## What needs to be done
The lines to copy are those holding the string "StCheck" in the entries below.

┌────────

--- config.mk ---
export PLATFORM = sky130hd
export DESIGN_NAME = fpu_stack_tag_ctrl
export DESIGN_NICKNAME = d
export VERILOG_FILES = /design/src/rtl/fpu_stack_tag_ctrl.sv
export SDC_FILE = /design/constraint.sdc
export NUM_CORES = 1
export LEC_CHECK = 0
export ABC_AREA = 1
export BUFFER_PORTS_ARGS = -buffer_cell sky130_fd_sc_hd__buf_2
export CELL_PAD_IN_SITES_DETAIL_PLACEMENT = 1
export CELL_PAD_IN_SITES_GLOBAL_PLACEMENT = 2
export CORE_MARGIN = 3
export CORE_UTILIZATION = 28
export DETAILED_ROUTE_END_ITERATION = 10
export PLACE_DENSITY_LB_ADDON = 0.1
export SYNTH_ARGS = -nofsm -noshare
export SYNTH_HDL_FRONTEND = slang
export SYNTH_SLANG_ARGS = --single-unit
--- constraint.sdc ---
create_clock -name clk -period 3.1 [get_ports clk]
set_input_delay 0 -clock clk [delete_from_list [all_inputs] [get_ports clk]]
set_output_delay 0 -clock clk [all_outputs]
set_load 0.05 [all_outputs]
--- src/rtl/fpu_stack_tag_ctrl.sv ---
// fpu_stack_tag_ctrl: FPU tag-register / stack-top sequencer.
// Each accepted op runs IDLE -> CHECK -> COMMIT. CHECK samples tag_in and
// precomputes the new tag word, TOP and fault. COMMIT raises done and the
// write strobe.
// Optional feature macro: FPU_TAG_CLASSIFY_EN. It adds op_value, an 80-bit
// extended real. PUSH and WRITE_ST then take their tag from a classification
// of op_value instead of from op_tag.
module fpu_stack_tag_ctrl #(
    parameter logic [2:0] INIT_TOP = 3'd0
) (
    input  logic        clk,
    input  logic        reset,
    input  logic        op_valid,
    output logic        op_ready,
    input  logic [2:0]  op_code,
    input  logic [2:0]  op_index,
    input  logic [1:0]  op_tag,
`ifdef FPU_TAG_CLASSIFY_EN
    input  logic [79:0] op_value,
`endif
    input  logic [15:0] tag_in,
    output logic [15:0] tag_wdata,
    output logic        tag_we,
    output logic [2:0]  top,
    output logic        done,
    output logic        stack_fault,
    output logic        c1
);

    localparam logic [2:0] OpPush    = 3'b000;
    localparam logic [2:0] OpPop     = 3'b001;
    localparam logic [2:0] OpWriteSt = 3'b010;
    localparam logic [2:0] OpFree    = 3'b011;
    localparam logic [2:0] OpInit    = 3'b100;
    localparam logic [2:0] OpIncstp  = 3'b101;
    localparam logic [2:0] OpDecstp  = 3'b110;
    localparam logic [2:0] OpCheckSt = 3'b111;

    localparam logic [1:0] TagEmpty = 2'b11;

    typedef enum logic [1:0] {StIdle, StCheck, StCommit} state_t;

    state_t      r_state;
    state_t      w_state_next;

    logic [2:0]  r_code;
    logic [2:0]  r_index;
    logic [1:0]  r_tag;
    logic [2:0]  r_top;
    logic [2:0]  r_new_top;
    logic [15:0] r_tag_wdata;
    logic        r_fault;
    logic        r_ovf;
    logic        r_we;
    logic        r_c1;

    logic [2:0]  w_slot;
    logic [1:0]  w_slot_tag;
    logic [1:0]  w_wr_tag;
    logic [1:0]  w_wr_val;
    logic        w_patch;
    logic        w_fault;
    logic        w_ovf;
    logic        w_we;
    logic [2:0]  w_new_top;
    logic [15:0] w_word;

`ifdef FPU_TAG_CLASSIFY_EN
    logic [78:0] r_value;
    logic        w_unused_sign;

    // Sign bit plays no part in the tag class.
    assign w_unused_sign = op_value[79];

    function automatic logic [1:0] classify(input logic [78:0] v);
        logic [14:0] exp;
        logic [63:0] man;
        exp = v[78:64];
        man = v[63:0];
        if (exp == 15'd0 && man == 64'd0) begin
            classify = 2'b01;
        end else if (exp == 15'h7FFF || exp == 15'd0 || !man[63]) begin
            classify = 2'b10;
        end else begin
            classify = 2'b00;
        end
    endfunction

    assign w_wr_tag = classify(r_value);
`else
    assign w_wr_tag = r_tag;
`endif

    // State register.
    always_ff @(posedge clk) begin
        if (reset) begin
            r_state <= StIdle;
        end else begin
            r_state <= w_state_next;
        end
    end

    // Next-state: fixed three-step sequence per accepted op.
    always_comb begin
        w_state_next = r_state;
        unique case (r_state)
            StIdle:   if (op_valid) w_state_next = StCheck;
            StCheck:  w_state_next = StCommit;
            StCommit: w_state_next = StIdle;
            default:  w_state_next = StIdle;
        endcase
    end

    // Target slot per op: PUSH looks below TOP, POP at TOP, the rest at ST(i).
    always_comb begin
        w_slot = r_top + r_index;
        if (r_code == OpPush) begin
            w_slot = r_top - 3'd1;
        end else if (r_code == OpPop) begin
            w_slot = r_top;
        end
    end

    assign w_slot_tag = tag_in[{w_slot, 1'b0} +: 2];

    // Fault detection, new TOP and the tag value to drop into the target slot.
    always_comb begin
        w_fault   = 1'b0;
        w_ovf     = 1'b0;
        w_we      = 1'b0;
        w_patch   = 1'b0;
        w_wr_val  = w_wr_tag;
        w_new_top = r_top;
        unique case (r_code)
            OpPush: begin
                w_fault   = (w_slot_tag != TagEmpty);
                w_ovf     = 1'b1;
                w_we      = 1'b1;
                w_patch   = 1'b1;
                w_new_top = r_top - 3'd1;
            end
            OpPop: begin
                w_fault   = (w_slot_tag == TagEmpty);
                w_we      = 1'b1;
                w_patch   = 1'b1;
                w_wr_val  = TagEmpty;
                w_new_top = r_top + 3'd1;
            end
            OpWriteSt: begin
                w_we    = 1'b1;
                w_patch = 1'b1;
            end
            OpFree: begin
                w_we     = 1'b1;
                w_patch  = 1'b1;
                w_wr_val = TagEmpty;
            end
            OpInit: begin
                w_we      = 1'b1;
                w_new_top = INIT_TOP;
            end
            OpIncstp:  w_new_top = r_top + 3'd1;
            OpDecstp:  w_new_top = r_top - 3'd1;
            OpCheckSt: w_fault = (w_slot_tag == TagEmpty);
            default:   w_fault = 1'b0;
        endcase
    end

    // New tag word: untouched slots pass through from the sampled tag_in.
    always_comb begin
        w_word = tag_in;
        if (r_code == OpInit) begin
            w_word = 16'hFFFF;
        end else if (w_patch) begin
            w_word[{w_slot, 1'b0} +: 2] = w_wr_val;
        end
    end

    // Datapath registers: latch on accept, precompute in CHECK, retire in COMMIT.
    always_ff @(posedge clk) begin
        if (reset) begin
            r_code      <= 3'd0;
            r_index     <= 3'd0;
            r_tag       <= 2'd0;
            r_top       <= INIT_TOP;
            r_new_top   <= INIT_TOP;
            r_tag_wdata <= 16'hFFFF;
            r_fault     <= 1'b0;
            r_ovf       <= 1'b0;
            r_we        <= 1'b0;
            r_c1        <= 1'b0;
`ifdef FPU_TAG_CLASSIFY_EN
            r_value     <= 79'd0;
`endif
        end else begin
            unique case (r_state)
                StIdle: begin
                    if (op_valid) begin
                        r_code  <= op_code;
                        r_index <= op_index;
                        r_tag   <= op_tag;
`ifdef FPU_TAG_CLASSIFY_EN
                        r_value <= op_value[78:0];
`endif
                    end
                end
                StCheck: begin
                    r_fault   <= w_fault;
                    r_ovf     <= w_ovf;
                    r_we      <= w_we & ~w_fault;
                    r_new_top <= w_new_top;
                    if (!w_fault) begin
                        r_tag_wdata <= w_word;
                    end
                end
                StCommit: begin
                    if (!r_fault) begin
                        r_top <= r_new_top;
                    end
                    r_c1 <= r_fault & r_ovf;
                end
                default: r_fault <= 1'b0;
            endcase
        end
    end

    // Gating with reset makes a reset in COMMIT suppress that cycle's strobes.
    assign op_ready    = (r_state == StIdle);
    assign done        = (r_state == StCommit) & ~reset;
    assign tag_we      = done & r_we;
    assign stack_fault = done & r_fault;
    assign tag_wdata   = r_tag_wdata;
    assign top         = r_top;
    assign c1          = r_c1;

endmodule

==> impl_metrics.ini <==
[clock_network]
clk_latency_ns = 0.29
cts_tree = done
htree_levels = 2
cts.sinks = 36
cts_buffers = 5
clock_path_buffers = 2
root_buffer = clkbuf_8
post_cts_buffers = 0
clk_transition_reported_paths_ns = 0.07

[route]
dr.first_iter.drc_count = 80
drt-pass1-iter-count = 4
wl_per_cell_um = 15.2
vias = 2367
drcViolationCount = 0
ant_nets = 0
totalWireLength_um = 7400
via_per_inst = 4.85

[setup_path]
r2r_start = top[0]$_SDFFE_PP0P_
slowest_delay_ns = 0.47
cpMostUsedCell = nand2_1
cp-start-kind = flop
cp-startpoint = top[0]$_SDFFE_PP0P_
path_cells = ha_1, fa_1, inv_1, nand2_1, nand2_1, nand2_1, nand2_2, ha_1, ha_1, nand2_1, nor2_4, nand2_1, nand2_1, nand3_1, nand3_1, nand3_1
worstPathRequired_ns = 3.25
path_class = flop to flop
critPathCaptureType = flop
r2r_slack_ns = 0.26
crit_family = adder cells
cpMaxStageDelayCell = fa_1
critical_path_buf_inv_count = 1
cp_max_fo = 12
arrival_ns = 2.99

[final_layout]
nNetsFinal = 423
nFillCells = 988
final_cells = 488
fin_util_pct = 36.3
area_growth_pct = 22.6
diodes = 0
final_layout_size_suffix_gt1_share_pct = 21.3

[sta]
clock_skew_ns = 0.00642
min_period_ns = 2.84
drv_slew = 0
min_period_over_period_pct = 91.7
hold_viol = 0
setup-tns-final_ns = 0
hold_ws_ns = 0.00811
fmax_mhz = 352
maxSlewHeadroom_pct = 34.9
finalSetupViolCount = 0
worstMarginPinSlew_ns = 0.973
grt_setup_unrepaired = no

[grt]
gr-max-usage-layer = met2
grt_usage_pct = 17.5
grt_pass1_wl_um = 12000
grt_use_met1_pct = 20.3
overflow = 0
grt_max_degree = 32
antenna_found_initial = 0
grt_pass1_vias = 2447
grt_use_met3_pct = 4.06
use_met2_pct = 31.2

[power_and_ir_drop]
power_density_nw_per_um2 = 590
cellLeakagePower_nw = 1.31
vdd_drop_max_mv = 0.166

[yosys]
yosysMostFrequentCell = nand2_1
ys_seq_area_share_pct = 32.9
synth-seq-cells = 36
synth-edff-count = 0
ys_warn_count = 0
synth.net_count = 370
yosys-top-cells-count = 87 x nand2_1, 73 x nand3_1, 36 x dfxtp_1
synth_top_area_share_pct = 32.9
netlist_area_sq_um = 2190
synth_area_leader_cell = dfxtp_1
synth_cells = 335
avgSynthCellArea_sq_um = 6.55
synthFlopType = dfxtp_1
ys_async_sr_fraction_pct = 0
ys_top_cells_by_area = dfxtp_1 33%, nand3_1 17%, nand2_1 15%, nor2_1 5.1%, o21ai_0 4.6%
synth_cell_types = 27

[floorplanning]
row_count = 31
start_util_pct = 29.6
ios = 51
dieWidth_um = 94.5
core_sq_um = 7410
die_height_um = 94.5
dieArea_sq_um = 8930

[worst_hold_path]
worstHoldStart = op_index[0]
hold_class = primary input to flop

[run]
maxCapViolCount = 0

[placed_design]
io_buffers = 50
gp_congestion = 0.782
dp.cells = 476
dp_hpwl_um = 5880

[outcome]
outcome = completed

└────────

## Result for this task
    typedef enum logic [1:0] {StIdle, StCheck, StCommit} state_t;
            StIdle:   if (op_valid) w_state_next = StCheck;
            StCheck:  w_state_next = StCommit;
                StCheck: begin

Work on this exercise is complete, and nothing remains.